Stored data
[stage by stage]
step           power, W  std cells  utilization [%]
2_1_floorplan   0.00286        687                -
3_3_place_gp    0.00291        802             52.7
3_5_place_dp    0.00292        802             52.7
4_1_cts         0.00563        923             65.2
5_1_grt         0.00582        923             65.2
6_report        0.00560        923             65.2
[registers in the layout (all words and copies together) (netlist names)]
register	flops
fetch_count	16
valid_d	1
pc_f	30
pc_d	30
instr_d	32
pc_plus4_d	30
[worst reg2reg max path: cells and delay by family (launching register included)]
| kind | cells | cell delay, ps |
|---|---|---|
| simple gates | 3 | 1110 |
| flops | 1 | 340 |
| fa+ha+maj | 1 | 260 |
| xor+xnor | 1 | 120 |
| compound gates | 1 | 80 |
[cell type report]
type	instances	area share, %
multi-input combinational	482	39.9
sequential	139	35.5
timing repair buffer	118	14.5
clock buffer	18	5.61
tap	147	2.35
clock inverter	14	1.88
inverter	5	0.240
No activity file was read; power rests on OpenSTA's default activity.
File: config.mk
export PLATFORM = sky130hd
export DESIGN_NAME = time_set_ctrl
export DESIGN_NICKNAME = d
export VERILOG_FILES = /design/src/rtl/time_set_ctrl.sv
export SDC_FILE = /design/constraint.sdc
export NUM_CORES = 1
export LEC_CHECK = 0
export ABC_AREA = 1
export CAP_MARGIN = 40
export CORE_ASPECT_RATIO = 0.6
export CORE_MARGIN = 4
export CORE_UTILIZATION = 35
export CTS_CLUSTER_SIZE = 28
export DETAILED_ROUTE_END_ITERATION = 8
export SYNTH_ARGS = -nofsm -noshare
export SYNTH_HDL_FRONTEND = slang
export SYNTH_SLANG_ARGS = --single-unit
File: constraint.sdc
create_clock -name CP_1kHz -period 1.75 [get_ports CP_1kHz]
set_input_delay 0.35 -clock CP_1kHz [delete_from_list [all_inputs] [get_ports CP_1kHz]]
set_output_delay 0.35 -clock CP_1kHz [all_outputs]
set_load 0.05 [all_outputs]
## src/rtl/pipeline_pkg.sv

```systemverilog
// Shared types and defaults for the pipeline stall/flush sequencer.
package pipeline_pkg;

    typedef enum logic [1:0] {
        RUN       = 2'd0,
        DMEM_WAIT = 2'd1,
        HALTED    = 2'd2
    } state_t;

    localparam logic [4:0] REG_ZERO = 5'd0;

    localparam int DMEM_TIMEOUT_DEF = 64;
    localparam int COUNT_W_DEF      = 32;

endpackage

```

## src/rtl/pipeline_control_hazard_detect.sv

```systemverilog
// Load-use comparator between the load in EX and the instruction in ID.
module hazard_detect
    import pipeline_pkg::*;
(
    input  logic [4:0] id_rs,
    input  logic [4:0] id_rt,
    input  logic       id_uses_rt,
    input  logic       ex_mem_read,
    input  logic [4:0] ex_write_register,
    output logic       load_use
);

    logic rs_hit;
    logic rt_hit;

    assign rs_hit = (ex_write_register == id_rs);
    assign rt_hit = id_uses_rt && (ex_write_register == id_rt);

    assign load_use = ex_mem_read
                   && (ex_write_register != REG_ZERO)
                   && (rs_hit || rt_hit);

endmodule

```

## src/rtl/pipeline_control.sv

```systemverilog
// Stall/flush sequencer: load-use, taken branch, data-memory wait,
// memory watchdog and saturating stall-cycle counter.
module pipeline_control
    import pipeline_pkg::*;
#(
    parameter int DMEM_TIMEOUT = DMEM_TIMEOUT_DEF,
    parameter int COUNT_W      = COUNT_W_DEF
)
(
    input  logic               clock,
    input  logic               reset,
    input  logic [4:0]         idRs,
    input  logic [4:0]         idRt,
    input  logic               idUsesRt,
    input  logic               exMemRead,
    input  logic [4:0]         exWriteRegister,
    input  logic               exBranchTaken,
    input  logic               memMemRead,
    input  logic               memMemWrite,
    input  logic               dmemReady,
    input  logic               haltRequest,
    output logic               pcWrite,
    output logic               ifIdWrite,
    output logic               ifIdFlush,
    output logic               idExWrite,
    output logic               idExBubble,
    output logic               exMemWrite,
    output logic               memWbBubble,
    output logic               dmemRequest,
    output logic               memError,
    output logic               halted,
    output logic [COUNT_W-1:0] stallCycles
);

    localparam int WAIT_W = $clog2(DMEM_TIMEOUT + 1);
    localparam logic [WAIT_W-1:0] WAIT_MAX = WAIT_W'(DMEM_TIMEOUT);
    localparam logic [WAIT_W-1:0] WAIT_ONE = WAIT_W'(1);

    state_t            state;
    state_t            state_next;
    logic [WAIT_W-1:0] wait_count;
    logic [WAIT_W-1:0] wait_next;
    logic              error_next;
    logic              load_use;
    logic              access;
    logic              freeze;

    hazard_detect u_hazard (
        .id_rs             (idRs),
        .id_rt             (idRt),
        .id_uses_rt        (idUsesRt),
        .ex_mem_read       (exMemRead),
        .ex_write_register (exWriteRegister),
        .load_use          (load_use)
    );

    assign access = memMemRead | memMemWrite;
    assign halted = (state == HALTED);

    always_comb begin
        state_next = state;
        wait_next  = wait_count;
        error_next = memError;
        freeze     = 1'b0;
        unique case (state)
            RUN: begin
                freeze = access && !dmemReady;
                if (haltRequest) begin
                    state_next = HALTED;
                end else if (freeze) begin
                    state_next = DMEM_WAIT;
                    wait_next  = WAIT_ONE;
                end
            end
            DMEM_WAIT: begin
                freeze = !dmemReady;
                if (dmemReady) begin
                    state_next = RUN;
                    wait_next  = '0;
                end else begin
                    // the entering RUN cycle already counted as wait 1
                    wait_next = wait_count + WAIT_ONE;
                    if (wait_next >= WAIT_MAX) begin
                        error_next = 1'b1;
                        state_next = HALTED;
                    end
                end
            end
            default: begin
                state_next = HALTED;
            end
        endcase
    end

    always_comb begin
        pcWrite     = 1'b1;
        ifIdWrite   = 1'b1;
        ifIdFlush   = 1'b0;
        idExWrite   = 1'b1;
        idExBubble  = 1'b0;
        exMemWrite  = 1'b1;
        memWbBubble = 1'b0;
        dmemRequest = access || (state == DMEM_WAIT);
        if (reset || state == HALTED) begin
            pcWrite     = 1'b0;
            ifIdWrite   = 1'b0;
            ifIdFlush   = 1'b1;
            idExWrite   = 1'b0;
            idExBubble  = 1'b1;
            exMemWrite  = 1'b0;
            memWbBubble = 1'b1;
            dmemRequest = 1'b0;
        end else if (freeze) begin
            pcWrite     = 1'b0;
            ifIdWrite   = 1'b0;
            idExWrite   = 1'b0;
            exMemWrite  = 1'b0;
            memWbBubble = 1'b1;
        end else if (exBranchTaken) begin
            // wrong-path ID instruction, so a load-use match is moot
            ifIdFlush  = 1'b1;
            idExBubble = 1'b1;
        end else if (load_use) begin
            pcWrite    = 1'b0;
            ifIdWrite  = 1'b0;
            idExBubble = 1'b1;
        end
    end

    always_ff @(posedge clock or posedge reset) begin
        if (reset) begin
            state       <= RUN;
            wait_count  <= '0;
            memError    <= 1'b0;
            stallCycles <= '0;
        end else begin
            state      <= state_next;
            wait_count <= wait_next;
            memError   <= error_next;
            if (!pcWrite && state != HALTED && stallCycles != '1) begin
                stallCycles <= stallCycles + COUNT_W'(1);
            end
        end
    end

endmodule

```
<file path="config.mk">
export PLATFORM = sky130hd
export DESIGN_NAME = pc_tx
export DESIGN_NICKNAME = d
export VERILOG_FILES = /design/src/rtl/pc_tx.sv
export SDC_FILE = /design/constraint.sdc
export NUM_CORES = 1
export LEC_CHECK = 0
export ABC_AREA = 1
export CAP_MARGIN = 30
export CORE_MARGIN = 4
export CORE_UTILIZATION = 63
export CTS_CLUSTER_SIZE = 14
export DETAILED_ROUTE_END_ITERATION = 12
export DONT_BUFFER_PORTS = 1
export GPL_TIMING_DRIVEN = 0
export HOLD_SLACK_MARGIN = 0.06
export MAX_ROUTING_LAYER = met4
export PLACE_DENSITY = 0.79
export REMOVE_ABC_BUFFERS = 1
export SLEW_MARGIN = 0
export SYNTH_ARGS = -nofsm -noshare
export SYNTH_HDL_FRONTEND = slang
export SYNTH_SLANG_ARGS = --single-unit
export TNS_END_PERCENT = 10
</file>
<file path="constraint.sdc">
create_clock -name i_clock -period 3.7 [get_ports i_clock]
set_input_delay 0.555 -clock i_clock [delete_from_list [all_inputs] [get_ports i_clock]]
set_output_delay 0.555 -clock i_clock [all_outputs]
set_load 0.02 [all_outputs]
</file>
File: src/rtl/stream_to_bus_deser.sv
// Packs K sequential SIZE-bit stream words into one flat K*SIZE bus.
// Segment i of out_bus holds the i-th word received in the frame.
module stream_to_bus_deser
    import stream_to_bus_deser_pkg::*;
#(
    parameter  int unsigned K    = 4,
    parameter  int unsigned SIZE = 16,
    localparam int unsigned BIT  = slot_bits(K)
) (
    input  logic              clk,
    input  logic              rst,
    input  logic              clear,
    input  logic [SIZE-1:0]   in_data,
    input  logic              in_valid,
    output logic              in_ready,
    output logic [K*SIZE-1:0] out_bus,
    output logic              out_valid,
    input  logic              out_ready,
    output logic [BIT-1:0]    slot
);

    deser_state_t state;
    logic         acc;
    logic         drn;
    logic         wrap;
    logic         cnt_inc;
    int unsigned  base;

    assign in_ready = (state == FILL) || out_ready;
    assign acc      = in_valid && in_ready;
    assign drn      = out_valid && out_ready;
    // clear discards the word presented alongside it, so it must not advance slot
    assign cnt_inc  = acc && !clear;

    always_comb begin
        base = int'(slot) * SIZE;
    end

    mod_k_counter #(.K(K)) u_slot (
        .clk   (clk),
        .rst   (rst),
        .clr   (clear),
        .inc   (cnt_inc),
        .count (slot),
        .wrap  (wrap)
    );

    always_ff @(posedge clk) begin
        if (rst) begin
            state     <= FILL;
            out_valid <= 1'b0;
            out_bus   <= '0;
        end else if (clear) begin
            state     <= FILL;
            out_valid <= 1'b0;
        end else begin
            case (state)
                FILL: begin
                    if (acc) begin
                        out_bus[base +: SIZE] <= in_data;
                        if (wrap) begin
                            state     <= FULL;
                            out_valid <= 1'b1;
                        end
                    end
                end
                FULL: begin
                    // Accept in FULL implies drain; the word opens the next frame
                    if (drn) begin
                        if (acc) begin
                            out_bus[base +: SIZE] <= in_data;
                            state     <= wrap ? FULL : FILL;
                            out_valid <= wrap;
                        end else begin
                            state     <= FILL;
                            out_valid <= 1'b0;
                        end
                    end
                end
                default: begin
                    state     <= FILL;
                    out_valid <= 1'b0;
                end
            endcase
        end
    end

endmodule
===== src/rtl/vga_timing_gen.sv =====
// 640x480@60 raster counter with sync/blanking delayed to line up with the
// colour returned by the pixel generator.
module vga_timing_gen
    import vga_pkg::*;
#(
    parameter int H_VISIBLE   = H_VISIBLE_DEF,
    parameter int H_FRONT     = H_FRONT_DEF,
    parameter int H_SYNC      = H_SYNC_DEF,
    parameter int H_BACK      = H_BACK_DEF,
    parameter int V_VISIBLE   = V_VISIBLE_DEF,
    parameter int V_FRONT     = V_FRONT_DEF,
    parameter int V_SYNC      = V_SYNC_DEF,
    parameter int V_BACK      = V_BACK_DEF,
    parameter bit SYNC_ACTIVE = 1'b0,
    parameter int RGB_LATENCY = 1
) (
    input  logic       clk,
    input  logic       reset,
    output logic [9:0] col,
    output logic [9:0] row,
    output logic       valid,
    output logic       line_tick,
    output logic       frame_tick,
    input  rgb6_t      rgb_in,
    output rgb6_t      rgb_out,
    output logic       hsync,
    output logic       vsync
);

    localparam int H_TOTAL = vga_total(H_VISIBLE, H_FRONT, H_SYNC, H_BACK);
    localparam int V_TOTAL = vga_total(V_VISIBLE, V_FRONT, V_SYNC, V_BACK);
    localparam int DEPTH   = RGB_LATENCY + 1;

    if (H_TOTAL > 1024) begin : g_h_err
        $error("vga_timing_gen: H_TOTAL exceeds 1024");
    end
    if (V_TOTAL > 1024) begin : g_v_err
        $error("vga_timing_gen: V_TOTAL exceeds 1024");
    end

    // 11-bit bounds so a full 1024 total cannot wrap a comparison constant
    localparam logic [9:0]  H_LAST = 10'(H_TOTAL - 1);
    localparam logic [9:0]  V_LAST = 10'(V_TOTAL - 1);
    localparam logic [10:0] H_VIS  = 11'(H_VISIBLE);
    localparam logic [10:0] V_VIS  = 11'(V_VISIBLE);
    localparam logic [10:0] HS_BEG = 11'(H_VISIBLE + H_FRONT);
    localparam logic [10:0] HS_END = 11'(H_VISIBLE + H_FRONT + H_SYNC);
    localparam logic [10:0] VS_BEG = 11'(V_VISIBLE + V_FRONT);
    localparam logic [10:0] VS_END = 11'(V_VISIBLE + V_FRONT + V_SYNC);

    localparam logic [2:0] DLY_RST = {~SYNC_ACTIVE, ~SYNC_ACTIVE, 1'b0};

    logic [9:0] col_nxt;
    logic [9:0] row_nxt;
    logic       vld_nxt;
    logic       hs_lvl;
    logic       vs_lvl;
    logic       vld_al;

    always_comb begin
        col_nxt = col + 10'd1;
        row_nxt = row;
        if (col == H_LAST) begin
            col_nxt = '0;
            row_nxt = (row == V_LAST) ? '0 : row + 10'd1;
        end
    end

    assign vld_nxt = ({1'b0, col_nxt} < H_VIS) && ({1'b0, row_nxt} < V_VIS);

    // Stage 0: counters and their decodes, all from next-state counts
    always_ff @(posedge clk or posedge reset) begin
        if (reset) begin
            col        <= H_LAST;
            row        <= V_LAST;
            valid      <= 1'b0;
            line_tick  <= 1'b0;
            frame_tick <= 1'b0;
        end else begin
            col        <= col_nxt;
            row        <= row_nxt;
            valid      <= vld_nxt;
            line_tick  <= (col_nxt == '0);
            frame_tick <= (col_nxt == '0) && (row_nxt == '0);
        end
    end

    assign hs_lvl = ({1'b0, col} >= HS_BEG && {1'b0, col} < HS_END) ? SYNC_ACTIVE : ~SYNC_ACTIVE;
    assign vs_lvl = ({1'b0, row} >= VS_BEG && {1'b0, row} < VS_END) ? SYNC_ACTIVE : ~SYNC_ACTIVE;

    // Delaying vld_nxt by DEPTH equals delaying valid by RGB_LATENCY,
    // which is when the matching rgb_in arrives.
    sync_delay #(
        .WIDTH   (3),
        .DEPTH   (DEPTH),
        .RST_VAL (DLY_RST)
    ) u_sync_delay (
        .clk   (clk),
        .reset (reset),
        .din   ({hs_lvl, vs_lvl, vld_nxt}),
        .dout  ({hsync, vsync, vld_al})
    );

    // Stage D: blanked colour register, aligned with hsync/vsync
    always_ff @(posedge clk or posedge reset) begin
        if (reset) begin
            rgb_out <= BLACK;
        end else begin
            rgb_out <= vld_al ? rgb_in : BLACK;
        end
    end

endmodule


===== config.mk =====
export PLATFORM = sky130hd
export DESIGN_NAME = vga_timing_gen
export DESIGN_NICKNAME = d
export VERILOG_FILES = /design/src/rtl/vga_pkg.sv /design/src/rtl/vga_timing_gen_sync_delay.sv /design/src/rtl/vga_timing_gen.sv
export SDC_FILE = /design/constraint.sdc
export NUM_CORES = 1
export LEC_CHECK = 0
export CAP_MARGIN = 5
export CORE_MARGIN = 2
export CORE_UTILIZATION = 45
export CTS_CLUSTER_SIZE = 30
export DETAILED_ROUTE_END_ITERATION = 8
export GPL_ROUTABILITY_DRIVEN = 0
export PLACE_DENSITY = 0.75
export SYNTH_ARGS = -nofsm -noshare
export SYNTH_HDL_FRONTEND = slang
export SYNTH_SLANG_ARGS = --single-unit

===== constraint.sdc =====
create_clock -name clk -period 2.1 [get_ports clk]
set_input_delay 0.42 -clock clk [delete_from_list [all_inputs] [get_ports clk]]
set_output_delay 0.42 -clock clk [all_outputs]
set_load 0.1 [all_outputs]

Task directions: The answer is the run of lines above from the line containing "frame_tick <= (col_nxt" through the line containing "aligned with hsync/vsync", copied exactly and alone.

Result:
            frame_tick <= (col_nxt == '0) && (row_nxt == '0);
        end
    end

    assign hs_lvl = ({1'b0, col} >= HS_BEG && {1'b0, col} < HS_END) ? SYNC_ACTIVE : ~SYNC_ACTIVE;
    assign vs_lvl = ({1'b0, row} >= VS_BEG && {1'b0, row} < VS_END) ? SYNC_ACTIVE : ~SYNC_ACTIVE;

    // Delaying vld_nxt by DEPTH equals delaying valid by RGB_LATENCY,
    // which is when the matching rgb_in arrives.
    sync_delay #(
        .WIDTH   (3),
        .DEPTH   (DEPTH),
        .RST_VAL (DLY_RST)
    ) u_sync_delay (
        .clk   (clk),
        .reset (reset),
        .din   ({hs_lvl, vs_lvl, vld_nxt}),
        .dout  ({hsync, vsync, vld_al})
    );

    // Stage D: blanked colour register, aligned with hsync/vsync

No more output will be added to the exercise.